• _AIM OF THE TASK_:
When the line with "cp_top_family = buffers and inverters" appears below, start repeating lines exactly, and keep going through the line with "pin_count = 25"; add nothing outside that span.

'''

**config.mk**
```make
export PLATFORM = sky130hd
export DESIGN_NAME = bist_misr_ora_flat
export DESIGN_NICKNAME = d
export VERILOG_FILES = /design/src/rtl/bist_pkg.sv /design/src/rtl/bist_misr_ora_if.sv /design/src/rtl/bist_misr_ora_misr_step.sv /design/src/rtl/bist_misr_ora.sv /design/src/flat_wrapper.sv
export SDC_FILE = /design/constraint.sdc
export NUM_CORES = 1
export LEC_CHECK = 0
export ABC_AREA = 1
export CAP_MARGIN = 10
export CORE_MARGIN = 3
export CORE_UTILIZATION = 25
export DETAILED_ROUTE_END_ITERATION = 16
export PLACE_DENSITY = 0.45
export SLEW_MARGIN = 20
export SYNTH_ARGS = -nofsm -noshare
export SYNTH_HDL_FRONTEND = slang
export SYNTH_SLANG_ARGS = --single-unit
```
**constraint.sdc**
```tcl
create_clock -name clk -period 2.9 [get_ports clk]
set_clock_uncertainty 0.1 [all_clocks]
set_input_delay 0.58 -clock clk [delete_from_list [all_inputs] [get_ports clk]]
set_output_delay 0.58 -clock clk [all_outputs]
set_load 0.02 [all_outputs]
```
**src/rtl/bist_pkg.sv**
```systemverilog
// Shared BIST definitions: ORA FSM state encoding and MISR defaults.
// Used by the output response analyzer and the pattern-generator checker.
package bist_pkg;

  localparam int BIST_WIDTH = 8;

  // x^8 + x^4 + x^3 + x^2 + 1, implicit x^8 term
  localparam logic [BIST_WIDTH-1:0] MISR_POLY = 8'h1D;

  typedef enum logic [1:0] {
    IDLE    = 2'd0,
    COMPACT = 2'd1,
    COMPARE = 2'd2,
    DONE    = 2'd3
  } state_t;

endpackage

```
**src/rtl/bist_misr_ora_if.sv**
```systemverilog
// Bus between the BIST controller / adder stage and the MISR output response analyzer.
// Handshake: result_in is captured on every rising clk edge where result_valid=1 while the
// analyzer is compacting; there is no ready, and the producer may idle result_valid for any
// number of cycles. start is a one-cycle pulse honoured only when busy=0.
interface bist_misr_ora_if
  import bist_pkg::*;
#(
  parameter int WIDTH = BIST_WIDTH
);

  logic             start;
  logic [WIDTH-1:0] result_in;
  logic             result_valid;
  logic             busy;
  logic             done;
  logic             pass;
  logic [WIDTH-1:0] signature;

  // Controller / producer side
  modport master (
    output start,
    output result_in,
    output result_valid,
    input  busy,
    input  done,
    input  pass,
    input  signature
  );

  // Analyzer side
  modport slave (
    input  start,
    input  result_in,
    input  result_valid,
    output busy,
    output done,
    output pass,
    output signature
  );

endinterface

```
**src/rtl/bist_misr_ora_misr_step.sv**
```systemverilog
// Combinational MISR next-state function: shift left, fold POLY in on MSB carry-out, XOR data.
// Shared with the pattern-generator LFSR checker (data tied to zero there).
module misr_step
  import bist_pkg::*;
#(
  parameter int               WIDTH = BIST_WIDTH,
  parameter logic [WIDTH-1:0] POLY  = MISR_POLY
) (
  input  logic [WIDTH-1:0] sig,
  input  logic [WIDTH-1:0] data,
  output logic [WIDTH-1:0] next
);

  logic [WIDTH-1:0] shifted;
  logic [WIDTH-1:0] feedback;

  assign shifted  = {sig[WIDTH-2:0], 1'b0};
  assign feedback = sig[WIDTH-1] ? POLY : '0;
  assign next     = shifted ^ feedback ^ data;

endmodule

```
**src/rtl/bist_misr_ora.sv**
```systemverilog
// MISR output response analyzer: compacts PATTERNS products into a signature and checks it
// against GOLDEN. Optional abort input is built when BIST_ORA_ABORT_EN is defined.
module bist_misr_ora
  import bist_pkg::*;
#(
  parameter int               WIDTH    = BIST_WIDTH,
  parameter int               PATTERNS = 255,
  parameter logic [WIDTH-1:0] POLY     = MISR_POLY,
  parameter logic [WIDTH-1:0] SEED     = '0,
  parameter logic [WIDTH-1:0] GOLDEN   = '0
) (
  input  logic                 clk,
  input  logic                 rst,
`ifdef BIST_ORA_ABORT_EN
  input  logic                 abort,
`endif
  bist_misr_ora_if.slave       bus,
  output state_t               state_dbg
);

  // Sized so PATTERNS itself is representable; the run ends at PATTERNS-1, so it never wraps.
  localparam int             CW   = $clog2(PATTERNS + 1);
  localparam logic [CW-1:0]  LAST = CW'(PATTERNS - 1);

  state_t           state, state_n;
  logic [WIDTH-1:0] sig, sig_n;
  logic [CW-1:0]    count, count_n;
  logic             done_q, done_n;
  logic             pass_q, pass_n;
  logic [WIDTH-1:0] sig_step;
  logic             abort_req;

`ifdef BIST_ORA_ABORT_EN
  assign abort_req = abort;
`else
  assign abort_req = 1'b0;
`endif

  misr_step #(
    .WIDTH (WIDTH),
    .POLY  (POLY)
  ) u_misr_step (
    .sig  (sig),
    .data (bus.result_in),
    .next (sig_step)
  );

  always_ff @(posedge clk) begin
    if (rst) begin
      state  <= IDLE;
      sig    <= '0;
      count  <= '0;
      done_q <= 1'b0;
      pass_q <= 1'b0;
    end else begin
      state  <= state_n;
      sig    <= sig_n;
      count  <= count_n;
      done_q <= done_n;
      pass_q <= pass_n;
    end
  end

  always_comb begin
    state_n = state;
    sig_n   = sig;
    count_n = count;
    done_n  = done_q;
    pass_n  = pass_q;
    unique case (state)
      IDLE, DONE: begin
        if (bus.start) begin
          sig_n   = SEED;
          count_n = '0;
          done_n  = 1'b0;
          pass_n  = 1'b0;
          state_n = COMPACT;
        end
      end
      COMPACT: begin
        // Abort wins over a beat presented in the same cycle; the signature stays frozen.
        if (abort_req) begin
          done_n  = 1'b1;
          pass_n  = 1'b0;
          state_n = DONE;
        end else if (bus.result_valid) begin
          sig_n   = sig_step;
          count_n = count + CW'(1);
          if (count == LAST) begin
            state_n = COMPARE;
          end
        end
      end
      COMPARE: begin
        done_n  = 1'b1;
        pass_n  = abort_req ? 1'b0 : (sig == GOLDEN);
        state_n = DONE;
      end
      default: state_n = IDLE;
    endcase
  end

  assign bus.busy      = (state == COMPACT) || (state == COMPARE);
  assign bus.done      = done_q;
  assign bus.pass      = pass_q & done_q;
  assign bus.signature = sig;
  assign state_dbg     = state;

endmodule

```
**src/flat_wrapper.sv**
```systemverilog
// flat-port wrapper written by rule: the top's interface ports become plain ports
module bist_misr_ora_flat import bist_pkg::*;
#(
  parameter int               WIDTH    = BIST_WIDTH,
  parameter int               PATTERNS = 255,
  parameter logic [WIDTH-1:0] POLY     = MISR_POLY,
  parameter logic [WIDTH-1:0] SEED     = '0,
  parameter logic [WIDTH-1:0] GOLDEN   = '0
)
  (clk, rst, state_dbg, bus_start, bus_result_in, bus_result_valid, bus_busy, bus_done, bus_pass, bus_signature);
  bist_misr_ora_if #(.WIDTH(WIDTH)) bus_i ();
  input  logic clk;
  input  logic rst;
  output state_t state_dbg;
  input wire logic [$bits(bus_i.start)-1:0] bus_start;
  input wire logic [$bits(bus_i.result_in)-1:0] bus_result_in;
  input wire logic [$bits(bus_i.result_valid)-1:0] bus_result_valid;
  output wire logic [$bits(bus_i.busy)-1:0] bus_busy;
  output wire logic [$bits(bus_i.done)-1:0] bus_done;
  output wire logic [$bits(bus_i.pass)-1:0] bus_pass;
  output wire logic [$bits(bus_i.signature)-1:0] bus_signature;
  assign bus_i.start = bus_start;
  assign bus_i.result_in = bus_result_in;
  assign bus_i.result_valid = bus_result_valid;
  assign bus_busy = bus_i.busy;
  assign bus_done = bus_i.done;
  assign bus_pass = bus_i.pass;
  assign bus_signature = bus_i.signature;
  bist_misr_ora #(.WIDTH(WIDTH), .PATTERNS(PATTERNS), .POLY(POLY), .SEED(SEED), .GOLDEN(GOLDEN)) u_core (.clk(clk), .rst(rst), .bus(bus_i), .state_dbg(state_dbg));
endmodule
```
# Word-level counts from Yosys, hierarchy flattened
# Index checks and enable logic that the tools add are counted.
# Widths: inputs -> output; s select.
[word_totals]
register_bits = 20
wordCells = 38
output_inout_bits = 13
in_bits = 12
[classes]
bitwise_logic = 4
muxes = 13
n_reduce_logical = 8
n_eq_ne = 7
addsub = 1
[op_table]
columns = ["cell", "count"]
rows = [
  ["$pmux 8 s2", 2],
  ["$mux 8", 3],
  ["$xor 8x8->8", 2],
  ["$add 8x1->8 const B", 1],
  ["$eq 8x8->1 const B", 1],
  ["$logic_not 8->1", 1],
  ["$mux 2", 3],
  ["$pmux 2 s3", 1],
  ["$reduce_and 3->1", 2],
  ["$mux 5", 1],
  ["$eq 2x2->1 const B", 2],
  ["$ne 2x2->1 const B", 2],
  ["$pmux 1 s2", 2],
  ["$eq 2x1->1 const B", 1],
  ["$logic_not 2->1", 1],
  ["$ne 2x1->1 const B", 1],
  ["$reduce_and 2->1", 1],
  ["$reduce_bool 2->1", 1],
  ["$reduce_or 2->1", 1],
  ["$and 1x1->1", 1],
  ["$logic_or 1x1->1", 1],
  ["$mux 1", 1],
  ["$not 1->1", 1],
]

# Depth between registers and ports, before layout
[depth]
ltp_word = 5
depth_mapped = 10
depth_no_buf = 10

# Hierarchy
# A second synthesis with hierarchy kept.
[unflattened]
hier_cells = 182
hier_area_um2 = 1232.4
[by_module_without_submodules]
columns = ["module", "cells_per_inst", "seq_area_each_um2", "area_each_um2", "instances"]
rows = [
  ["bist_misr_ora", 152, 400.4, 1091.0, 1],
  ["misr_step", 30, 0.0, 141.4, 1],
]

# Worst setup path after synthesis
# OpenSTA, ideal clock, no wires.
[synth_timing]
path_kind = "reg2out"
start = "register u_core.state[0], in the netlist u_core.state_dbg[0]"
end = "output bus_busy"
arrival_ns = 1.039
slack_ns = 1.181
n_path_buf = 0
path_stages_with_launch = 4
path_cell_list = "dfxtp_1 > inv_1 > ha_1 > inv_1"
[synth_via]
elab_chain_cells = 2
[synth_lines]
columns = ["item", "line", "source"]
rows = [
  ["start: declaration", "bist_misr_ora.sv:25", "state_t state, state_n;"],
  ["start signal: assignment", "bist_misr_ora.sv:56", "state <= state_n;"],
  ["$eq 2x1->1 or $eq 2x2->1 (tied branches)", "bist_misr_ora.sv:103", "assign bus.busy = (state == COMPACT) || (state == COMPARE);"],
  ["$logic_or 1x1->1 *", "bist_misr_ora.sv:103", ""],
  ["end: declaration", "flat_wrapper.sv:18", "output wire logic [$bits(bus_i.busy)-1:0] bus_busy;"],
]
# Mark *: on every way between the ends. The rest lies on a longest branch, timed or not.

# Worst setup path in the final report
# Ends and elaborated chain as after synthesis.

==> metrics.cfg <==
[run_status]
status = finished clean

[clock_network]
hold_buffers = 0
cts_tree = built
cts-resized-gates = 0
root_buffer = clkbuf_8
clk_pin_slew_ns = 0.07
clock_latency_ns = 0.26
postCtsSetupRepairBufs = 0
cts_buffer_depth = 2
cts_num_sinks = 20
numCtsBuffers = 3
htreeDepth = 1

[worst_setup_path]
worstSetupPathType = flop to primary output
cp.arrival_ns = 1.73
crit_chain = inv_1 > ha_1 > inv_1 > clkdlybuf4s50_1
cp.buffers_inverters = 3
worstPathRequired_ns = 2.22
cp_top_family = buffers and inverters
slowest_delay_ns = 0.60
crit_path_start_kind = flop
end_kind = primary output
path_common_cell = inv_1
cp_max_fo = 5
crit_slowest_cell = clkdlybuf4s50_1

[timing]
period_needed_ns = 2.41
tightest_slew_ns = 0.330
slew_viol_final = 0
fin_setup_tns_ns = 0
hold_viol = 0
fin_crit_sh_pct = 83.1
slew_headroom_pct = 77.8
fmax_mhz = 415
finalSetupViolCount = 0
rsz0062_at_grt = false

[place]
dpl.cell_count = 236
place.port_buffers = 24
dp_hpwl_um = 2010
dpl-instance-area_mm2 = 0.00142
gp_congestion = 0.783

[die]
die_height_um = 73.3
pin_count = 25
placementRows = 23
die_w_um = 73.3
start_util_pct = 27.1
dieArea_mm2 = 0.00537
core_area_mm2 = 0.00417

[detailed_routing]
route.detailed.drc = 0
drt-total-wl_um = 2560
wire_per_inst_um = 10.7
drtPass1Iterations = 4
via_per_inst = 4.55
ant_nets = 0
vias = 1093
drt_iter0_markers = 36

[finish]
fin_area_mm2 = 0.00147
final_cells = 240
area_growth_pct = 30.2
multi_input_area_um2 = 616
fillCellCount = 441
drive_gt1_share_pct = 7.89
diodes = 0
final_cell_mix = 35 x nand2_1, 24 x clkdlybuf4s50_1, 23 x nor2_1, 22 x inv_1, 20 x dfxtp_1
final_nets = 208
ff_latch_area_um2 = 400
fin_util_pct = 35.3
final_common_cell = nand2_1

[global_route]
grt_pass1_vias = 1056
grt_usage_pct = 10.4
grt_pass1_wl_um = 4520
grt_max_degree = 16
overflow = 0
grt_antenna_before_repair = 0

[power_and_ir_drop]
p_leak_nw = 0.590
ir_worst_vdd_mv = 0.265
powerDensity_mw_per_mm2 = 795
pwr-share-comb_pct = 50.1
power_frac_clock_pct = 18.2
seq_power_share_pct = 31.7
p_switching_uw = 504
swShare_pct = 43.0
power.internal_uw = 668

[logic_synthesis]
synthSimpleGateAreaFrac_pct = 32.6
yosysSeqAreaShare_pct = 35.4
synth-compound-area-share_pct = 10.8
synthAdderAreaFrac_pct = 5.52
synthXorXnorAreaFrac_pct = 5.41
syn_nets = 180
yosys_warnings = 0
synth_area_mm2 = 0.00113
synthCells = 163
synth_top_family_by_area = simple AND/OR/NAND/NOR gates
synth.area.mux_share_pct = 0
ys_types = 25
syn_avg_cell_area_um2 = 6.95
ys_ff_latch = 20

[flow_run]
drv_cap = 0

[min_path]
min_path_type = flop to flop

-- flip-flops by register name, indices dropped and copies added (netlist names) --
register,count
u_core.bus.done,1
u_core.count,8
u_core.bus.signature,8
u_core.pass_q,1
u_core.state_dbg,2
-- synth_stat cells, drive strengths merged --
cell    instances  area [um^2]
a21oi          18         97.6
or2             2         12.5
o21bai          1         7.51
a21o            1         7.51
nand4           4         25.0
xnor2           6         52.6
xor2            1         8.76
nand3          12         60.1
o21ai           2         10.0
dfxtp          20          400
inv            24         92.6
buf             1         20.0
ha              5         62.6
nand2          39          161
nor3            1         5.00
clkbuf          1         3.75
nor2           24         97.6
nand3b          1         7.51
-- power groups by stage --
stage | sequential (mW) | combinational, mW | clock [mW]
final | 0.371 | 0.588 | 0.213
after global routing | 0.380 | 0.658 | 0.232
after CTS | 0.372 | 0.602 | 0.220
after detailed placement | 0.378 | 0.601 | 0
after global placement | 0.377 | 0.597 | 0
after floorplan | 0.411 | 0.409 | 0
-- per-stage QoR --
| step | total power [mW] | worst slack, ns | hold WS, ns |
|---|---|---|---|
| after floorplan | 0.821 | 1.18 | 0.339 |
| final | 1.17 | 0.489 | 0.365 |
| after global routing | 1.27 | 0.413 | 0.398 |
| after CTS | 1.19 | 0.464 | 0.368 |
| after detailed placement | 0.979 | 0.754 | 0.356 |
| after global placement | 0.975 | 0.771 | 0.359 |
-- worst min-delay path: stages (launching register included) --
cell and delay (ns):
dfxtp_1 0.31, nand2_1 0.06, a21oi_1 0.05
-- per-layer routing --
metal	GRT usage [%]	share of wire (%)	vias to the layer above	routed length, um
met2	17.8	48	18	1220
met4	3.02	1.1	0	29
met1	12.7	47	501	1210
met5	0	0	-	0
li1	-	-	569	-
met3	3.01	3.9	5	99
-- logic make-up after synthesis --
kind of cell               count (synthesis)
xor gates and xnor gates                   7
AOI/OAI and AO/OA                         22
buffers and inverters                     26
DFF                                       20
adders and majority gates                  5
and+or+nand+nor                           83
-- path summary, 6_finish.rpt --
check,depth (start not counted),slack [ns],from,endpoint
worst max register to register,8,1.14,u_core.state_dbg[0],u_core.count[5]
worst min register to register,2,0.37,u_core.count[7],u_core.count[7]
worst min-delay path,2,0.37,u_core.count[7],u_core.count[7]
worst max-delay path,4,0.49,u_core.state_dbg[0],bus_busy
-- area by class of cell --
class	instances	area share (%)
Clock buffer	4	3.74
Inverter	24	6.28
Tap cell	50	4.24
Timing Repair Buffer	25	16.8
Multi-Input combinational cell	117	41.8
Sequential cell	20	27.2
Power figures use the tool's default switching activity.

'''

• _RESULT OF THIS EXERCISE_:
cp_top_family = buffers and inverters
slowest_delay_ns = 0.60
crit_path_start_kind = flop
end_kind = primary output
path_common_cell = inv_1
cp_max_fo = 5
crit_slowest_cell = clkdlybuf4s50_1

[timing]
period_needed_ns = 2.41
tightest_slew_ns = 0.330
slew_viol_final = 0
fin_setup_tns_ns = 0
hold_viol = 0
fin_crit_sh_pct = 83.1
slew_headroom_pct = 77.8
fmax_mhz = 415
finalSetupViolCount = 0
rsz0062_at_grt = false

[place]
dpl.cell_count = 236
place.port_buffers = 24
dp_hpwl_um = 2010
dpl-instance-area_mm2 = 0.00142
gp_congestion = 0.783

[die]
die_height_um = 73.3
pin_count = 25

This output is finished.